The important conclusions of this clinical trial, for copper and AD, are that
1) The long-term oral intake of 8 mg copper can be excluded as a risk factor for AD;
2) The long-term oral intake of copper is well-tolerated by AD patients; and
3) Copper intake has no effect on the progression of the AD.
Based on the researches, some of which were presented earlier, copper was postulated to be a possible risk factor in the development of Alzheimer's disease. However, other studies have completely opposite results, concluding that copper may reduce significantly the development of the disease.

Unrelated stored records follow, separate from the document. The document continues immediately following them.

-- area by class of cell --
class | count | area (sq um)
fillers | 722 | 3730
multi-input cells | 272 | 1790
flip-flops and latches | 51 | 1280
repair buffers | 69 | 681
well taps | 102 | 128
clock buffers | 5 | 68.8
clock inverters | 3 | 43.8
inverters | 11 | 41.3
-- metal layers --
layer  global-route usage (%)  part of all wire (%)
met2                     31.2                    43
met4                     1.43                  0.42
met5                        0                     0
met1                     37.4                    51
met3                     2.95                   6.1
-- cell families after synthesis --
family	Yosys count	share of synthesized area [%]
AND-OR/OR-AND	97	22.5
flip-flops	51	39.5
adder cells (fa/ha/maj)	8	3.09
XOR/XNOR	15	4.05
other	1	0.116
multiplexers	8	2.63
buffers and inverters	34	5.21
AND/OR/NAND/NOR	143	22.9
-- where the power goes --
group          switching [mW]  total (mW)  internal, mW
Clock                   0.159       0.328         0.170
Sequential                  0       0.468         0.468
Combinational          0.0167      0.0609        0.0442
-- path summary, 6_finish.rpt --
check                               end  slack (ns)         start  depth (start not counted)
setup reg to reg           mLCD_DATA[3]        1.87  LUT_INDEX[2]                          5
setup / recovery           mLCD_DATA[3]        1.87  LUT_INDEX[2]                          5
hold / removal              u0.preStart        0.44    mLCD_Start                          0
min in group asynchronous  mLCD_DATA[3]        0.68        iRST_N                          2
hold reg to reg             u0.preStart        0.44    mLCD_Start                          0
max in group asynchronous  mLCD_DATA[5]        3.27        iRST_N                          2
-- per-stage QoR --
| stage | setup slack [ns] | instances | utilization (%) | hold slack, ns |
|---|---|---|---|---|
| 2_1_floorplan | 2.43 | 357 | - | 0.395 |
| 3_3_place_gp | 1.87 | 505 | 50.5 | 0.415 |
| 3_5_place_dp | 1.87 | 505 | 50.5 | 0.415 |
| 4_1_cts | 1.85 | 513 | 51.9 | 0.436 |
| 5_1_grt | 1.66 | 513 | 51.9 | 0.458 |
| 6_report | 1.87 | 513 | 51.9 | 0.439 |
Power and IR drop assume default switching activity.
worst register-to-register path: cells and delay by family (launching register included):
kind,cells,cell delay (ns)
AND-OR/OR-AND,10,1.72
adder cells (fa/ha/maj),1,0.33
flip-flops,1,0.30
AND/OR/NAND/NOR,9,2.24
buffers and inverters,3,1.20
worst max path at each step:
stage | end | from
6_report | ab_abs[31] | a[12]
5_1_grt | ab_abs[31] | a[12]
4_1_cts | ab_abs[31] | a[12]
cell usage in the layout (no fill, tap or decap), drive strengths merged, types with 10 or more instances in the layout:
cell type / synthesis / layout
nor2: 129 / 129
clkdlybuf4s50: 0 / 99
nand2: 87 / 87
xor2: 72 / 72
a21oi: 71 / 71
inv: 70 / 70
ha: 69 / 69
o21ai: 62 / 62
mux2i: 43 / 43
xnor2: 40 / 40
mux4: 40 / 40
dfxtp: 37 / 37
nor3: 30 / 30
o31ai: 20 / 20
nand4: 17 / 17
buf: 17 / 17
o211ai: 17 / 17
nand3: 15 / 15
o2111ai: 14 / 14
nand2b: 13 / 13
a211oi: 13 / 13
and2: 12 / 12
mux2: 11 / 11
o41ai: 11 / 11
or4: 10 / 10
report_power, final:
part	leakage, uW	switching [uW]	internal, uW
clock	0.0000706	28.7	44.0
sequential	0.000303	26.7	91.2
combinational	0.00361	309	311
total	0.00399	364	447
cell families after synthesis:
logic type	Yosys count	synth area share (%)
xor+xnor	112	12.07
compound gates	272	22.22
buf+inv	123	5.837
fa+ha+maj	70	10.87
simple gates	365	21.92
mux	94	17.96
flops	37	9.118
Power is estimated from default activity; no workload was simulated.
### flow/config.mk
export PLATFORM = sky130hd
export DESIGN_NAME = ID_EX
export DESIGN_NICKNAME = ID_EX
export VERILOG_FILES = /design/flow/design.v
export SDC_FILE = /design/flow/constraint.sdc
export NUM_CORES = 4
export LEC_CHECK = 1
export CORE_AREA = 10 10 322 322
export DIE_AREA = 0 0 332 332
### flow/constraint.sdc
current_design ID_EX

set clk_period 1.0
set clk_io_pct 0.2

create_clock -name clk0 -period $clk_period [get_ports {clk}]

set non_clock_inputs [all_inputs -no_clocks]
set_input_delay [expr $clk_period * $clk_io_pct] -clock clk0 $non_clock_inputs
set_output_delay [expr $clk_period * $clk_io_pct] -clock clk0 [all_outputs]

Two recent studies, one by Exley and another by Jiang, both seem to point to the conclusion that copper reduces plaque build-up in the brain. This plaque is more specifically a clumping of the amyloid beta, a peptide present in the brains of Alzheimer’s patients. An earlier study from the Department of Psychiatry at the Saarland University Medical Center found lower levels of copper in post-mortem Alzheimer’s patients. Another study, by Bayer and Multhaup, found a positive correlation between copper levels and scores on an Alzheimer’s specific cognitive processing test. The results support the notion of a mild copper deficiency in AD patients. All these data might suggest that there is a relationship between copper deficiency and Alzheimer’s disease, but it is too soon to jump to that conclusion. It is possible that an increased uptake of dietary copper may therefore be therapeutically relevant.
You may be confused by this post the same way I was confused by reviewing all information available for the causal relationship between Copper and Alzheimer’s. Let’s say, that the research data is still not conclusive at the moment, so the wait-and-see approach should be applied to get better scientific confirmation for one or another theory.